RECORDS SHOWN:
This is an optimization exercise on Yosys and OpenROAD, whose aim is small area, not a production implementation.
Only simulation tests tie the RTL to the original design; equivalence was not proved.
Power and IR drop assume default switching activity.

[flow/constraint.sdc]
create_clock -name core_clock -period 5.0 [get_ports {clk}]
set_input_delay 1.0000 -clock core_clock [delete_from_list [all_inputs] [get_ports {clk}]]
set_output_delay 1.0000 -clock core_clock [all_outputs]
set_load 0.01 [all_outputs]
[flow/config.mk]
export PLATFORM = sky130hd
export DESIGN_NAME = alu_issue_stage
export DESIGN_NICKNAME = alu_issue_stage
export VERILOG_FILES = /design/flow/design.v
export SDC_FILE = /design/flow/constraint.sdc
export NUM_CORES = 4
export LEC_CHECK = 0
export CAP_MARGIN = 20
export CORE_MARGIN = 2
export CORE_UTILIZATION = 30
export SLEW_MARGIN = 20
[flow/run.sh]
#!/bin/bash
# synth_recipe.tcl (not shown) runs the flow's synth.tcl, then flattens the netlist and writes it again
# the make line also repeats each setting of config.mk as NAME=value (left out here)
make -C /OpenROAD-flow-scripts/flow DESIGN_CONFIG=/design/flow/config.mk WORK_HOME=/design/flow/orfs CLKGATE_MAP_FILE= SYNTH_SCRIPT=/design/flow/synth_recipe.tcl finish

WHAT YOU ARE ASKED TO DO:
The records shown above are to be copied exactly, every one of them.

SOLUTION TO THE EXERCISE:
This is an optimization exercise on Yosys and OpenROAD, whose aim is small area, not a production implementation.
Only simulation tests tie the RTL to the original design; equivalence was not proved.
Power and IR drop assume default switching activity.

[flow/constraint.sdc]
create_clock -name core_clock -period 5.0 [get_ports {clk}]
set_input_delay 1.0000 -clock core_clock [delete_from_list [all_inputs] [get_ports {clk}]]
set_output_delay 1.0000 -clock core_clock [all_outputs]
set_load 0.01 [all_outputs]
[flow/config.mk]
export PLATFORM = sky130hd
export DESIGN_NAME = alu_issue_stage
export DESIGN_NICKNAME = alu_issue_stage
export VERILOG_FILES = /design/flow/design.v
export SDC_FILE = /design/flow/constraint.sdc
export NUM_CORES = 4
export LEC_CHECK = 0
export CAP_MARGIN = 20
export CORE_MARGIN = 2
export CORE_UTILIZATION = 30
export SLEW_MARGIN = 20
[flow/run.sh]
#!/bin/bash
# synth_recipe.tcl (not shown) runs the flow's synth.tcl, then flattens the netlist and writes it again
# the make line also repeats each setting of config.mk as NAME=value (left out here)
make -C /OpenROAD-flow-scripts/flow DESIGN_CONFIG=/design/flow/config.mk WORK_HOME=/design/flow/orfs CLKGATE_MAP_FILE= SYNTH_SCRIPT=/design/flow/synth_recipe.tcl finish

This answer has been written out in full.